Powerless PowerPoint
If you've been to Secrets of Impact: the 2-Hour Event, then this will be a reminder: and a good one, because I didn't get a chance to explain it fully at the 2-Hour.
PowerPoint. Everybody uses it, yet it is one of the major no-no's if your intent is to keep the attention of your audience. If your intent is to look good to your audience by showing them how much you know, letting PowerPoint go is going to be a tough sell for you. However, as with any crutch, when you let it go, you'll find out just how far you can go.
Why not PowerPoint? Case #1: First and foremost, our brain does not process, or think, in words. Our brains process approximately 10 million bits of stimuli every second, compared to just 100,000 bits of auditory stimuli. Reading is an auditory function, and our brains are simply wired to efficiently process images, not words.
If you want your audience to remember what you're talking about, give them what their brains want: pictures, graphs, diagrams. Now, PowerPoint is excellent for this; use it to flash images on the screen?but not for long (see the next point). Better yet, get your audience physically involved in learning your information. When teaching people about the brain, I don't project bulleted points up on a screen. I show them a few images of the brain, and then they act out certain parts. Do you think this keeps them awake and interested in a way that a list on a screen never could? You bet it does.
Case #2: Short and simple: PowerPoint requires darkness for the screen to be seen: a perfect environment for snoring. Lighting in your room is a critical factor for attention and retention. Turn out the lights if you want them to meditate or sleep--not if you want them to learn and remember!

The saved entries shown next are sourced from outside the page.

--- src/rtl/anc_stream_driver.sv ---
// anc_stream_driver: paces FIFO'd {e,x,a,u} frames into the ANC core per sample_tick and captures its output.
module anc_stream_driver #(
    parameter int DEPTH   = 4,
    parameter int TIMEOUT = 1023
) (
    input  logic        clk,
    input  logic        rst,
    input  logic        wr_valid,
    output logic        wr_ready,
    input  logic [15:0] wr_e,
    input  logic [15:0] wr_x,
    input  logic [15:0] wr_a,
    input  logic [15:0] wr_u,
    input  logic        sample_tick,
    output logic        in_valid,
    input  logic        controller_ready,
    output logic [15:0] e_in,
    output logic [15:0] x_in,
    output logic [15:0] a_in,
    output logic [15:0] u_in,
    input  logic [15:0] out_sample,
    input  logic        out_valid,
    output logic [15:0] rd_sample,
    output logic        rd_valid,
    output logic        underrun,
    output logic        overrun,
    output logic        timeout,
    output logic        spurious,
    output logic [15:0] frame_cnt
);
    localparam int AW = $clog2(DEPTH);
    localparam int TW = $clog2(TIMEOUT + 1);

    typedef enum logic [1:0] {IDLE, LAUNCH, WAIT_OUT} state_t;

    state_t        state;
    logic [63:0]   mem [DEPTH];
    logic [AW:0]   wp, rp;
    logic [TW-1:0] timer;
    logic          empty, full, push, pop;

    assign empty    = wp == rp;
    assign full     = (wp[AW] != rp[AW]) && (wp[AW-1:0] == rp[AW-1:0]);
    assign wr_ready = !full;
    assign push     = wr_valid && !full;
    assign pop      = state == IDLE && sample_tick && !empty;

    always_ff @(posedge clk)
        if (push) mem[wp[AW-1:0]] <= {wr_e, wr_x, wr_a, wr_u};

    always_ff @(posedge clk) begin
        if (rst) begin
            state     <= IDLE;
            wp        <= '0;
            rp        <= '0;
            timer     <= '0;
            in_valid  <= 1'b0;
            e_in      <= '0;
            x_in      <= '0;
            a_in      <= '0;
            u_in      <= '0;
            rd_sample <= '0;
            rd_valid  <= 1'b0;
            underrun  <= 1'b0;
            overrun   <= 1'b0;
            timeout   <= 1'b0;
            spurious  <= 1'b0;
            frame_cnt <= '0;
        end else begin
            underrun <= state == IDLE && sample_tick && empty;
            overrun  <= state != IDLE && sample_tick;
            spurious <= state != WAIT_OUT && out_valid;
            rd_valid <= state == WAIT_OUT && out_valid;
            timeout  <= state == WAIT_OUT && !out_valid && timer == TW'(TIMEOUT - 1);
            if (push) wp <= wp + (AW+1)'(1);
            if (pop) rp <= rp + (AW+1)'(1);
            case (state)
                IDLE: if (pop) begin
                    {e_in, x_in, a_in, u_in} <= mem[rp[AW-1:0]];
                    in_valid <= 1'b1;
                    state    <= LAUNCH;
                end
                LAUNCH: if (controller_ready) begin
                    in_valid  <= 1'b0;
                    frame_cnt <= frame_cnt + 16'd1;
                    timer     <= '0;
                    state     <= WAIT_OUT;
                end
                WAIT_OUT: begin
                    if (out_valid) begin
                        rd_sample <= out_sample;
                        state     <= IDLE;
                    end else if (timer == TW'(TIMEOUT - 1))
                        state <= IDLE;
                    else
                        timer <= timer + TW'(1);
                end
                default: state <= IDLE;
            endcase
        end
    end
endmodule

--- config.mk ---
export PLATFORM = sky130hd
export DESIGN_NAME = anc_stream_driver
export DESIGN_NICKNAME = d
export VERILOG_FILES = /design/src/rtl/anc_stream_driver.sv
export SDC_FILE = /design/constraint.sdc
export NUM_CORES = 1
export LEC_CHECK = 0
export ABC_CLOCK_PERIOD_IN_PS = 4200
export CORE_MARGIN = 10
export CORE_UTILIZATION = 53
export CTS_CLUSTER_SIZE = 40
export DETAILED_ROUTE_END_ITERATION = 10
export GPL_ROUTABILITY_DRIVEN = 0
export GPL_TIMING_DRIVEN = 0
export PLACE_DENSITY = 0.78
export SLEW_MARGIN = 20
export SYNTH_ARGS = -nofsm -noshare
export SYNTH_HDL_FRONTEND = slang
export SYNTH_SLANG_ARGS = --single-unit
--- constraint.sdc ---
create_clock -name clk -period 4.2 [get_ports clk]
set_input_delay 0.63 -clock clk [delete_from_list [all_inputs] [get_ports clk]]
set_output_delay 0.63 -clock clk [all_outputs]
set_load 0.005 [all_outputs]
Word-level counts from Yosys, hierarchy flattened
Memory sizes are Yosys's and may differ from the RTL's. A register that Yosys moved wholly into a read port is not among the register bits.
Index checks and enable logic that the tools add are counted.
- memories kept: 1
- word-level logic and storage cells: 66
- flip-flop bits (word level): 56
- input bits: 86
- memory bits (writable): 256
- output and inout port bits: 103
- bits in latches: 0
- bits in read-only memories: 0
- bitwise gates (word level): 0
- eq/ne operators: 12
- order comparisons: 0
- shift-type cells: 0
- add/sub/neg operators: 4
- multiplexer cells: 14
- reductions and logical operators: 23
- div/mod/pow operators: 0
- multipliers: 0
- memory list (memory ; words ; bits a word ; read ports ; clocked after memory_dff ; wr ports ; RTL line ; source):
    mem ; 4 ; 64 ; 1 ; 1 ; 1 ; 37 ; logic [63:0] mem [DEPTH];
- operator list (operator ; number):
    $mux 10 ; 3
    $pmux 10 s2 ; 1
    $add 16x1->16 const B ; 1
    $add 10x1->10 const B ; 1
    $eq 10x10->1 const B ; 1
    $logic_and 1x1->1 ; 10
    $ne 2x2->1 const B ; 5
    $mux 2 ; 4
    $add 3x1->3 const B ; 2
    $pmux 2 s3 ; 1
    $reduce_and 2->1 ; 3
    $reduce_and 3->1 ; 2
    $reduce_bool 2->1 ; 3
    $mux 1 ; 4
    $reduce_and 4->1 ; 1
    $eq 3x3->1 ; 1
    $logic_not 1->1 ; 3
    $ne 3x2->1 const B ; 1
    $eq 2x1->1 const B ; 1
    $eq 2x2->1 ; 1
    $eq 2x2->1 const B ; 1
    $logic_not 2->1 ; 1
    $pmux 1 s2 ; 1
    $ne 1x1->1 ; 1

Longest topological paths before layout
Gate-level depths: netlist of run 1.
- word-level depth: 6
- gate-level depth with buffers: 7

Worst setup path before layout of run 1
OpenSTA, ideal clock, no wires.
- path kind: flip-flop to flip-flop
- start: register wp[1]
- end: memory mem[0][0] (enable)
- arrival time: 2.548 ns
- clock period less this slack: 2.977 ns
- setup slack: 1.223 ns
- cell stages (with the launch flop): 5
- data required time: 3.771 ns
- library setup time: 0.429 ns
- path through: dfxtp_1 -> xor2_1 -> nor2_1 -> a21boi_0 -> and2_1
- cells in the longest elaborated chain, start to end: 6
- RTL lines (element ; RTL line ; source):
    start: declaration ; 38 ; logic [AW:0] wp, rp;
    start signal: assignment ; 75 ; if (push) wp <= wp + (AW+1)'(1);
    $eq 2x2->1 ; 43 ; assign full = (wp[AW] != rp[AW]) && (wp[AW-1:0] == rp[AW-1:0]);
    $logic_and 1x1->1 ; 43 ;
    $logic_not 1->1 ; 45 ; assign push = wr_valid && !full;
    $logic_and 1x1->1 ; 45 ;
    $mux 1 ; 49 ; if (push) mem[wp[AW-1:0]] <= {wr_e, wr_x, wr_a, wr_u};
    $mux 1 (implied by the code) ; 49 ;
    end: declaration ; 37 ;
Parallel ways exist; a longest one is shown, timed or not.

Final worst setup path of run 1
- start: register rp[0]
- end: output wr_ready
- cells in the longest elaborated chain, start to end: 3
- RTL lines (element ; RTL line ; source):
    start: declaration ; 38 ;
    start signal: assignment ; 76 ; if (pop) rp <= rp + (AW+1)'(1);
    $eq 2x2->1 ; 43 ;
    $logic_and 1x1->1 ; 43 ;
    $logic_not 1->1 ; 44 ; assign wr_ready = !full;
    end: declaration ; 9 ; output logic wr_ready,
Every way passes these cells.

Case #3: This is a bit more subtle. Energy is a constant factor in any presentation. Your energy, the audience's energy, and focal energy--where attention is being drawn. Energy is either low or high; strong or weak. Your job is to direct and manage focal energy. You do this by carrying powerful energy yourself, and, when appropriate, navigating the focal energy to another energy in the room. This other energy can (and should be) the audience a great deal of the time; it could be another speaker; or it could be a demonstration, act, etc. If your intention is to lead your room, (hint: that should always be your intention), no energy (except the audience's) should be bigger than you. As a leader, perception is everything, and if you are perceived as small, you will get small results, you can be assured. At the 2-Hour, I say, Your energy = Your results.
So, here's the point, as it relates to PowerPoint: PowerPoint carries an intangible, almost indescribable, BIG energy that will dwarf yours. Not long ago, I watched a very physically BIG man (a colleague) lead a presentation (it wasn't an Experience) with PowerPoint. As soon as that projection appeared, he disappeared. It was quite remarkable to witness: suddenly he lost the energy of a leader. When you're in front of a room, you cannot afford to have anything shift energy away from you. PP is larger than life, larger than YOU, and an audience unconsciously says, "I don't have to listen to the speaker."
So what do you do? As I said, use images, get them into the action of the data you're presenting, and use a flip chart. A flip chart? You might be thinking that that seems so …amateurish. Remember: YOU lead the room. If YOU’RE amateurish, a flip chart will simply underscore that fact. If you’re powerful, your audience will follow you wherever you go. A flip chart is great because it allows you to create suspense with your audience. You’ll literally keep them on the edge of their seats as they await the next word you’re going to write. With a flip chart, you can also have them repeat what you’re writing as you’re writing. We know that twice as much circuitry in the brain is activated when we speak, versus when we simply sit and listen.
Another great asset of a flip chart: you can put the flip chart paper on the wall—something you can’t do with PowerPoint. Peripheral visuals have been proven to dramatically accelerate the learning of material, as human beings are always, unconsciously, processing the world around them.
If you get flack from your boss, or a colleague who’s working on your “presentation” with you, tell them why PowerPoint renders you and your material powerless--and lead them into the New Paradigm!